Ya no sería fraude, porque ahora está en el poder. Pero si los resultados electorales no le favorecen o, favoreciéndolo, las autoridades electorales los disminuyen o los anulan por las faltas cometidas por su partido, por su gobierno o por él mismo, el presidente ya anticipó lo que haría: denunciar un golpe de Estado técnico y negarse a acatar cualquier desenlace que no sea la confirmación total de sus triunfos, por las buenas o por las malas.

Los argumentos y los precedentes están servidos: en ningún momento ha dejado de atacar al INE, al Tribunal Electoral y al Poder Judicial. Ha sido una larga preparación del conflicto, primero a través de una pugna directa con quien presidió el Consejo General del INE, acusándolo de todo. Luego, dijo repetidamente que ese órgano electoral fue creado para hacer fraudes (nada menos) y propuso una reforma constitucional para desbaratarlo, quebrarlo y pasarle al gobierno las tareas principales. Como no pudo, lanzó el Plan B, que afortunadamente fue suspendido por la Suprema Corte. Y entonces, emprendió una ofensiva (bochornosa y machista) contra la ministra presidente Norma Piña y, de paso, contra todo el Poder Judicial. El discurso ha sido el mismo: esos órganos —según la versión presidencial— son instrumentos de los grupos conservadores y deben ser anulados.

Por otra parte, ha tejido con denuedo la tesis de la simpatía popular invencible. El argumento es muy simple: dado que él encarna al pueblo y a la nación, es imposible que sea derrotado. Hay algunos equivocados, minorías rapaces y una mafia conservadora que se resiste a renunciar a sus privilegios —repite el presidente cada mañana—, pero el pueblo lo respalda. Con mucha frecuencia, presenta encuestas que muestran la simpatía que despierta. Pero nunca revela, de esas encuestas, los datos que descalifican la gestión del gobierno en las áreas fundamentales de la vida pública. La cosa es repetir que nadie puede ganarle sin hacer trampas.

Colocado en el centro de la contienda electoral —en la que Claudia Sheinbaum aparece como heredera y telón de fondo—, ese discurso se ha trasladado a la tesis de la imposibilidad de una derrota y del triunfo garantizado de antemano. Una y otra vez se repite el mismo argumento: Morena ganará inexorablemente. No solo se desechan los números de los indecisos y de quienes se niegan a responder las encuestas (que, sumados, alcanzan cerca del 50 por ciento de las preferencias electorales), sino que se pasa por alto, también, que los resultados previstos en una elección pueden y suelen cambiar dramáticamente durante los últimos treinta días de campaña y, a veces, en apenas una semana. Para el presidente, ese escenario no existe: si llegase a perder, sería a consecuencia de un golpe de Estado técnico.
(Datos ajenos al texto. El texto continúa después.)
$ cat src/ucbg_pkg.sv
// constants of the serial control, data and baud generator block
package ucbg_pkg;
  // ---------------------------------------------------------------
  // register map (byte addresses)
  // ---------------------------------------------------------------
  localparam int ADDR_W = 5;
  localparam logic [ADDR_W-1:0] OFS_LINE_CTRL = 5'h00;
  localparam logic [ADDR_W-1:0] OFS_CTRL_SECOND = 5'h04;
  localparam logic [ADDR_W-1:0] OFS_DATA_BUF = 5'h08;
  localparam logic [ADDR_W-1:0] OFS_BAUD_DIV = 5'h0c;
  localparam logic [ADDR_W-1:0] OFS_STATUS = 5'h10;
  // ---------------------------------------------------------------
  // field positions
  // ---------------------------------------------------------------
  localparam int LC_FUNC_ENABLE = 7;
  localparam int LC_NINE_BIT = 6;
  localparam int LC_RX_NINTH = 1;
  localparam int LC_TX_NINTH = 0;
  localparam int C2_TX_ENABLE = 7;
  localparam int C2_RX_ENABLE = 6;
  localparam int C2_HIGH_SPEED = 5;
  localparam int C2_ADDR_DETECT = 4;
  localparam int C2_RX_WAKE = 3;
  localparam int C2_RX_IRQ = 2;
  localparam int C2_TX_IDLE_IRQ = 1;
  localparam int C2_TX_EMPTY_IRQ = 0;
  localparam int ST_TX_EMPTY = 0;
  localparam int ST_TX_IDLE = 1;
  localparam int ST_RX_AVAIL = 2;
  localparam int ST_RX_IDLE = 3;
  localparam int ST_OVERRUN = 4;
  localparam int ST_WAKE_REQ = 5;
  localparam int ST_IRQ_REQ = 6;
  // ---------------------------------------------------------------
  // reset values and timing
  // ---------------------------------------------------------------
  localparam logic [7:0] RST_BYTE = 8'h00;
  localparam logic [6:0] TICKS_LOW_SPEED = 7'h40;
  localparam logic [6:0] TICKS_HIGH_SPEED = 7'h10;
  localparam logic [3:0] LAST_BIT_EIGHT = 4'h7;
  localparam logic [3:0] LAST_BIT_NINE = 4'h8;
  localparam logic [1:0] RESP_OKAY = 2'h0;
  localparam logic [1:0] RESP_SLVERR = 2'h2;
  typedef enum logic [1:0] {TX_IDLE, TX_START, TX_DATA, TX_STOP} ucbg_tx_e;
  typedef enum logic [1:0] {RX_IDLE, RX_START, RX_DATA, RX_STOP} ucbg_rx_e;
endpackage

$ cat src/ucbg_top.sv
// serial control register, data register, baud generator, AXI4-Lite slave
// Notes on behaviour
// - clearing tx_enable aborts transmission, empties buffer, floats TX
// - transmitter runs and drives TX only with both enables set
// - clearing rx_enable aborts reception, resets receive buffer, frees RX
// - receiver runs and owns RX only with both enables set
// - baud rate is fH/(64(N+1)) low speed, fH/(16(N+1)) high speed
// - bits timed by free-running 8-bit counter, period from N 0..255
// - with address detect, word is address when its address bit is 1
// - address words raise an interrupt request when enabled
// - with address detect, words with address bit 0 are discarded silently
// - wake enabled and fH stopped: RX falling edge raises wake request
// - no RX wake-up while fH runs
// - wake disabled and fH stopped: RX falling edge does nothing
// - rx irq enable lets overrun or data-available set the request flag
// - tx idle irq enable lets tx idle set the request flag
// - tx empty irq enable lets tx buffer empty set the request flag
// - one data location: write feeds transmitter, read gives last received
// - second control register is zero at power-on
// - clearing function enable floats pins, empties buffers, resets rx flags but not wake or request flags
// - nine_bit_select picks 8 or 9 bit frames, ninth bits held apart
//
// The implementer's own choices: the register addresses and the AXI4-Lite slave port.
module ucbg_top (
  input wire logic SYS_CLK,
  input wire logic NRST,
  input wire logic [ucbg_pkg::ADDR_W-1:0] S_AXI_AWADDR,
  input wire logic S_AXI_AWVALID,
  output logic S_AXI_AWREADY,
  input wire logic [31:0] S_AXI_WDATA,
  input wire logic [3:0] S_AXI_WSTRB,
  input wire logic S_AXI_WVALID,
  output logic S_AXI_WREADY,
  output logic [1:0] S_AXI_BRESP,
  output logic S_AXI_BVALID,
  input wire logic S_AXI_BREADY,
  input wire logic [ucbg_pkg::ADDR_W-1:0] S_AXI_ARADDR,
  input wire logic S_AXI_ARVALID,
  output logic S_AXI_ARREADY,
  output logic [31:0] S_AXI_RDATA,
  output logic [1:0] S_AXI_RRESP,
  output logic S_AXI_RVALID,
  input wire logic S_AXI_RREADY,
  output logic TX_OUT,
  output logic TX_OE,
  input wire logic RX_IN,
  output logic RX_ACTIVE,
  input wire logic FH_STOPPED,
  output logic IRQ_REQ
);
  // ---------------------------------------------------------------
  // registers and declarations
  // ---------------------------------------------------------------
  logic [7:0] line_q, ctrl2_q, baud_div_q, tx_buf_q, rx_data_q;
  logic tx_full_q, rx_avail_q, overrun_q, rx_nine_q, wake_q, irq_q;
  logic tx_en_d1_q, rx_en_d1_q;
  logic prev_idle_q, prev_empty_q, prev_avail_q, prev_ovr_q, prev_wake_q;
  logic aw_hold_q, w_hold_q, bvalid_q, rvalid_q;
  logic [ucbg_pkg::ADDR_W-1:0] awaddr_q;
  logic [7:0] wdata_q;
  logic wstrb0_q;
  logic [1:0] bresp_q, rresp_q;
  logic [31:0] rdata_q;
  logic rx_s1_q, rx_s2_q, rx_s3_q, rx_lvl_q;
  logic [7:0] brg_cnt_q;
  ucbg_pkg::ucbg_tx_e tx_state_q;
  ucbg_pkg::ucbg_rx_e rx_state_q;
  logic [8:0] tx_shift_q, rx_shift_q;
  logic [3:0] tx_bit_q, rx_bit_q;
  logic [6:0] tx_sub_q, rx_sub_q;
  logic tx_pin_q, tx_oe_q, rx_act_q;

  logic func_en, nine, tx_run, rx_run, tick, tx_end, rx_end, rx_half;
  logic [6:0] tpb;
  logic [3:0] last_bit;
  logic wr_go, wr_line, wr_ctrl2, wr_data, wr_baud, wr_stat;
  logic rd_go, rd_data, rx_fall, rx_done, addr_bit, keep;
  logic tx_empty, tx_idle, wake_set, irq_set, irq_clr;

  assign func_en = line_q[ucbg_pkg::LC_FUNC_ENABLE];
  assign nine = line_q[ucbg_pkg::LC_NINE_BIT];
  assign tx_run = func_en & ctrl2_q[ucbg_pkg::C2_TX_ENABLE];
  assign rx_run = func_en & ctrl2_q[ucbg_pkg::C2_RX_ENABLE];
  assign last_bit = nine ? ucbg_pkg::LAST_BIT_NINE
                         : ucbg_pkg::LAST_BIT_EIGHT;

  // ---------------------------------------------------------------
  // AXI4-Lite write path
  // ---------------------------------------------------------------
  assign S_AXI_AWREADY = ~aw_hold_q & ~bvalid_q;
  assign S_AXI_WREADY = ~w_hold_q & ~bvalid_q;
  assign S_AXI_BVALID = bvalid_q;
  assign S_AXI_BRESP = bresp_q;
  assign wr_go = aw_hold_q & w_hold_q & ~bvalid_q;
  assign wr_line = wr_go & wstrb0_q & (awaddr_q == ucbg_pkg::OFS_LINE_CTRL);
  assign wr_ctrl2 = wr_go & wstrb0_q
                  & (awaddr_q == ucbg_pkg::OFS_CTRL_SECOND);
  assign wr_data = wr_go & wstrb0_q & (awaddr_q == ucbg_pkg::OFS_DATA_BUF);
  assign wr_baud = wr_go & wstrb0_q & (awaddr_q == ucbg_pkg::OFS_BAUD_DIV);
  assign wr_stat = wr_go & wstrb0_q & (awaddr_q == ucbg_pkg::OFS_STATUS);

  always_ff @(posedge SYS_CLK or negedge NRST) begin
    if (!NRST) begin
      aw_hold_q <= 1'b0;
      w_hold_q <= 1'b0;
      bvalid_q <= 1'b0;
      awaddr_q <= '0;
      wdata_q <= ucbg_pkg::RST_BYTE;
      wstrb0_q <= 1'b0;
      bresp_q <= ucbg_pkg::RESP_OKAY;
    end else begin
      if (S_AXI_AWVALID && S_AXI_AWREADY) begin
        aw_hold_q <= 1'b1;
        awaddr_q <= S_AXI_AWADDR;
      end
      if (S_AXI_WVALID && S_AXI_WREADY) begin
        w_hold_q <= 1'b1;
        wdata_q <= S_AXI_WDATA[7:0];
        wstrb0_q <= S_AXI_WSTRB[0];
      end
      if (wr_go) begin
        aw_hold_q <= 1'b0;
        w_hold_q <= 1'b0;
        bvalid_q <= 1'b1;
        bresp_q <= (awaddr_q == ucbg_pkg::OFS_LINE_CTRL ||
                    awaddr_q == ucbg_pkg::OFS_CTRL_SECOND ||
                    awaddr_q == ucbg_pkg::OFS_DATA_BUF ||
                    awaddr_q == ucbg_pkg::OFS_BAUD_DIV ||
                    awaddr_q == ucbg_pkg::OFS_STATUS)
                   ? ucbg_pkg::RESP_OKAY : ucbg_pkg::RESP_SLVERR;
      end else if (bvalid_q && S_AXI_BREADY) begin
        bvalid_q <= 1'b0;
      end
    end
  end

  // ---------------------------------------------------------------
  // AXI4-Lite read path
  // ---------------------------------------------------------------
  assign S_AXI_ARREADY = ~rvalid_q;
  assign S_AXI_RVALID = rvalid_q;
  assign S_AXI_RDATA = rdata_q;
  assign S_AXI_RRESP = rresp_q;
  assign rd_go = S_AXI_ARVALID & ~rvalid_q;
  assign rd_data = rd_go & (S_AXI_ARADDR == ucbg_pkg::OFS_DATA_BUF);

  always_ff @(posedge SYS_CLK or negedge NRST) begin
    if (!NRST) begin
      rvalid_q <= 1'b0;
      rdata_q <= '0;
      rresp_q <= ucbg_pkg::RESP_OKAY;
    end else if (rd_go) begin
      rvalid_q <= 1'b1;
      rresp_q <= ucbg_pkg::RESP_OKAY;
      rdata_q <= '0;
      unique case (S_AXI_ARADDR)
        ucbg_pkg::OFS_LINE_CTRL: begin
          rdata_q[7:0] <= {line_q[7:2], rx_nine_q, 1'b0};
        end
        ucbg_pkg::OFS_CTRL_SECOND: rdata_q[7:0] <= ctrl2_q;
        ucbg_pkg::OFS_DATA_BUF: rdata_q[7:0] <= rx_data_q;
        ucbg_pkg::OFS_BAUD_DIV: rdata_q[7:0] <= baud_div_q;
        ucbg_pkg::OFS_STATUS: begin
          rdata_q[ucbg_pkg::ST_TX_EMPTY] <= tx_empty;
          rdata_q[ucbg_pkg::ST_TX_IDLE] <= tx_idle;
          rdata_q[ucbg_pkg::ST_RX_AVAIL] <= rx_avail_q;
          rdata_q[ucbg_pkg::ST_RX_IDLE] <= rx_state_q == ucbg_pkg::RX_IDLE;
          rdata_q[ucbg_pkg::ST_OVERRUN] <= overrun_q;
          rdata_q[ucbg_pkg::ST_WAKE_REQ] <= wake_q;
          rdata_q[ucbg_pkg::ST_IRQ_REQ] <= irq_q;
        end
        default: rresp_q <= ucbg_pkg::RESP_SLVERR;
      endcase
    end else if (S_AXI_RREADY) begin
      rvalid_q <= 1'b0;
    end
  end

  // ---------------------------------------------------------------
  // control registers
  // ---------------------------------------------------------------
  always_ff @(posedge SYS_CLK or negedge NRST) begin
    if (!NRST) begin
      line_q <= ucbg_pkg::RST_BYTE;
      ctrl2_q <= ucbg_pkg::RST_BYTE;
      baud_div_q <= ucbg_pkg::RST_BYTE;
      tx_en_d1_q <= 1'b0;
      rx_en_d1_q <= 1'b0;
    end else begin
      if (wr_line) line_q <= wdata_q;
      if (wr_baud) baud_div_q <= wdata_q;
      if (wr_ctrl2) ctrl2_q <= wdata_q;
      // disabling the function drops both direction enables
      if (!func_en) begin
        ctrl2_q[ucbg_pkg::C2_TX_ENABLE] <= 1'b0;
        ctrl2_q[ucbg_pkg::C2_RX_ENABLE] <= 1'b0;
      end
      tx_en_d1_q <= ctrl2_q[ucbg_pkg::C2_TX_ENABLE];
      rx_en_d1_q <= ctrl2_q[ucbg_pkg::C2_RX_ENABLE];
    end
  end

  // ---------------------------------------------------------------
  // RX pin synchroniser
  // ---------------------------------------------------------------
  always_ff @(posedge SYS_CLK or negedge NRST) begin
    if (!NRST) begin
      rx_s1_q <= 1'b1;
      rx_s2_q <= 1'b1;
      rx_s3_q <= 1'b1;
      rx_lvl_q <= 1'b1;
    end else begin
      rx_s1_q <= RX_IN;
      rx_s2_q <= rx_s1_q;
      rx_s3_q <= rx_s2_q;
      if (rx_s2_q == rx_s3_q) rx_lvl_q <= rx_s2_q;
    end
  end
  assign rx_fall = rx_lvl_q & (rx_s2_q == rx_s3_q) & ~rx_s2_q;

  // ---------------------------------------------------------------
  // baud generator
  // ---------------------------------------------------------------
  // held while fH is stopped; a stopped clock gives no ticks
  assign tick = func_en & ~FH_STOPPED & (brg_cnt_q == 8'h00);
  assign tpb = ctrl2_q[ucbg_pkg::C2_HIGH_SPEED]
             ? ucbg_pkg::TICKS_HIGH_SPEED : ucbg_pkg::TICKS_LOW_SPEED;

  always_ff @(posedge SYS_CLK or negedge NRST) begin
    if (!NRST) begin
      brg_cnt_q <= ucbg_pkg::RST_BYTE;
    end else if (!func_en) begin
      brg_cnt_q <= baud_div_q;
    end else if (!FH_STOPPED) begin
      brg_cnt_q <= (brg_cnt_q == 8'h00) ? baud_div_q
                                        : brg_cnt_q - 8'h01;
    end
  end

  // ---------------------------------------------------------------
  // transmitter
  // ---------------------------------------------------------------
  assign tx_end = tick & (tx_sub_q == tpb - 7'h01);
  assign tx_empty = ~tx_full_q;
  assign tx_idle = ~tx_full_q & (tx_state_q == ucbg_pkg::TX_IDLE);

  always_ff @(posedge SYS_CLK or negedge NRST) begin
    if (!NRST) begin
      tx_full_q <= 1'b0;
      tx_buf_q <= ucbg_pkg::RST_BYTE;
    end else if (!func_en || (tx_en_d1_q &&
                 !ctrl2_q[ucbg_pkg::C2_TX_ENABLE])) begin
      tx_full_q <= 1'b0;
    end else if (wr_data && !tx_full_q) begin
      tx_buf_q <= wdata_q;
      tx_full_q <= 1'b1;
    end else if (tx_run && tx_state_q == ucbg_pkg::TX_IDLE && tick) begin
      tx_full_q <= 1'b0;
    end
  end

  always_ff @(posedge SYS_CLK or negedge NRST) begin
    if (!NRST) begin
      tx_state_q <= ucbg_pkg::TX_IDLE;
      tx_shift_q <= '0;
      tx_bit_q <= '0;
      tx_sub_q <= '0;
    end else if (!tx_run) begin
      tx_state_q <= ucbg_pkg::TX_IDLE;
      tx_sub_q <= '0;
    end else begin
      if (tick) tx_sub_q <= tx_end ? 7'h00 : tx_sub_q + 7'h01;
      unique case (tx_state_q)
        ucbg_pkg::TX_IDLE: begin
          // start on a tick, else the start bit comes out short
          if (tx_full_q && tick) begin
            tx_shift_q <= {line_q[ucbg_pkg::LC_TX_NINTH], tx_buf_q};
            tx_state_q <= ucbg_pkg::TX_START;
            tx_sub_q <= '0;
          end
        end
        ucbg_pkg::TX_START: begin
          if (tx_end) begin
            tx_state_q <= ucbg_pkg::TX_DATA;
            tx_bit_q <= '0;
          end
        end
        ucbg_pkg::TX_DATA: begin
          if (tx_end) begin
            tx_shift_q <= {1'b0, tx_shift_q[8:1]};
            tx_bit_q <= tx_bit_q + 4'h1;
            if (tx_bit_q == last_bit) tx_state_q <= ucbg_pkg::TX_STOP;
          end
        end
        ucbg_pkg::TX_STOP: begin
          if (tx_end) tx_state_q <= ucbg_pkg::TX_IDLE;
        end
      endcase
    end
  end

  // ---------------------------------------------------------------
  // pins
  // ---------------------------------------------------------------
  always_ff @(posedge SYS_CLK or negedge NRST) begin
    if (!NRST) begin
      tx_pin_q <= 1'b1;
      tx_oe_q <= 1'b0;
      rx_act_q <= 1'b0;
    end else begin
      tx_pin_q <= !(tx_run && (tx_state_q == ucbg_pkg::TX_START ||
                  (tx_state_q == ucbg_pkg::TX_DATA && !tx_shift_q[0])));
      tx_oe_q <= tx_run;
      rx_act_q <= rx_run;
    end
  end
  assign TX_OUT = tx_pin_q;
  assign TX_OE = tx_oe_q;
  assign RX_ACTIVE = rx_act_q;

  // ---------------------------------------------------------------
  // receiver
  // ---------------------------------------------------------------
  // start bit checked at its middle, data sampled a whole bit apart
  assign rx_half = tick & (rx_sub_q == (tpb >> 1) - 7'h01);
  assign rx_end = tick & (rx_sub_q == tpb - 7'h01);
  assign rx_done = rx_end & (rx_state_q == ucbg_pkg::RX_STOP);
  assign addr_bit = nine ? rx_shift_q[8] : rx_shift_q[7];
  assign keep = ~ctrl2_q[ucbg_pkg::C2_ADDR_DETECT] | addr_bit;

  always_ff @(posedge SYS_CLK or negedge NRST) begin
    if (!NRST) begin
      rx_state_q <= ucbg_pkg::RX_IDLE;
      rx_shift_q <= '0;
      rx_bit_q <= '0;
      rx_sub_q <= '0;
    end else if (!rx_run) begin
      rx_state_q <= ucbg_pkg::RX_IDLE;
      rx_sub_q <= '0;
    end else begin
      if (tick) rx_sub_q <= rx_end ? 7'h00 : rx_sub_q + 7'h01;
      unique case (rx_state_q)
        ucbg_pkg::RX_IDLE: begin
          if (rx_fall) begin
            rx_state_q <= ucbg_pkg::RX_START;
            rx_shift_q <= '0;
            rx_sub_q <= '0;
          end
        end
        ucbg_pkg::RX_START: begin
          if (rx_half) begin
            rx_sub_q <= '0;
            rx_bit_q <= '0;
            rx_state_q <= rx_lvl_q ? ucbg_pkg::RX_IDLE : ucbg_pkg::RX_DATA;
          end
        end
        ucbg_pkg::RX_DATA: begin
          if (rx_end) begin
            rx_shift_q[rx_bit_q] <= rx_lvl_q;
            rx_bit_q <= rx_bit_q + 4'h1;
            if (rx_bit_q == last_bit) rx_state_q <= ucbg_pkg::RX_STOP;
          end
        end
        ucbg_pkg::RX_STOP: begin
          if (rx_end) rx_state_q <= ucbg_pkg::RX_IDLE;
        end
      endcase
    end
  end

  always_ff @(posedge SYS_CLK or negedge NRST) begin
    if (!NRST) begin
      rx_avail_q <= 1'b0;
      overrun_q <= 1'b0;
      rx_data_q <= ucbg_pkg::RST_BYTE;
      rx_nine_q <= 1'b0;
    end else if (!rx_run) begin
      rx_avail_q <= 1'b0;
      overrun_q <= 1'b0;
    end else if (rx_done && keep) begin
      // a new word in the read cycle still lands, set beats clear
      if (rx_avail_q && !rd_data) begin
        overrun_q <= 1'b1;
      end else begin
        rx_data_q <= rx_shift_q[7:0];
        rx_nine_q <= rx_shift_q[8];
        rx_avail_q <= 1'b1;
        if (rd_data) overrun_q <= 1'b0;
      end
    end else if (rd_data) begin
      rx_avail_q <= 1'b0;
      overrun_q <= 1'b0;
    end
  end

  // ---------------------------------------------------------------
  // wake-up and request flag
  // ---------------------------------------------------------------
  assign wake_set = rx_fall & FH_STOPPED
                  & ctrl2_q[ucbg_pkg::C2_RX_WAKE];
  assign irq_set =
    (ctrl2_q[ucbg_pkg::C2_RX_IRQ] & ((rx_avail_q & ~prev_avail_q) |
      (overrun_q & ~prev_ovr_q) | (wake_q & ~prev_wake_q))) |
    (ctrl2_q[ucbg_pkg::C2_TX_IDLE_IRQ] & tx_idle & ~prev_idle_q) |
    (ctrl2_q[ucbg_pkg::C2_TX_EMPTY_IRQ] & tx_empty & ~prev_empty_q);
  assign irq_clr = wr_stat & wdata_q[ucbg_pkg::ST_IRQ_REQ];
  assign IRQ_REQ = irq_q;

  always_ff @(posedge SYS_CLK or negedge NRST) begin
    if (!NRST) begin
      wake_q <= 1'b0;
      irq_q <= 1'b0;
      prev_idle_q <= 1'b1;
      prev_empty_q <= 1'b1;
      prev_avail_q <= 1'b0;
      prev_ovr_q <= 1'b0;
      prev_wake_q <= 1'b0;
    end else begin
      if (wake_set) wake_q <= 1'b1;
      else if (wr_stat && wdata_q[ucbg_pkg::ST_WAKE_REQ]) wake_q <= 1'b0;
      if (irq_set) irq_q <= 1'b1;
      else if (irq_clr) irq_q <= 1'b0;
      prev_idle_q <= tx_idle;
      prev_empty_q <= tx_empty;
      prev_avail_q <= rx_avail_q;
      prev_ovr_q <= overrun_q;
      prev_wake_q <= wake_q;
    end
  end
endmodule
Por último, el presidente ha insistido en que, ante el dilema de honrar la ley o hacer justicia, debe optarse por lo segundo. Le parece justo, aunque sea claramente ilegal, intervenir directamente en la campaña apoyando a los suyos y difamando a sus adversarios; le parece justo, aunque sea ilegal, poner al servicio de la campaña de su partido a las huestes que dispersan programas sociales; le parece justo, aunque sea ilegal, hacer publicidad a su libro desde la tribuna presidencial; le parece justo, aunque sea ilegal, ignorar las denuncias de violencia y de participación del crimen organizado en la vida política del país. Todas esas conductas se han realizado una y otra vez a la vista de todo el mundo. Desde hace mucho, el presidente ha estado actuando contra la ley. Pero nadie lo para y todo indica que lo seguirá haciendo.

A la luz de esa secuencia, temo que el presidente está trabajando dos escenarios y nada más: el triunfo arrollador de Morena o el llamado a la revuelta popular.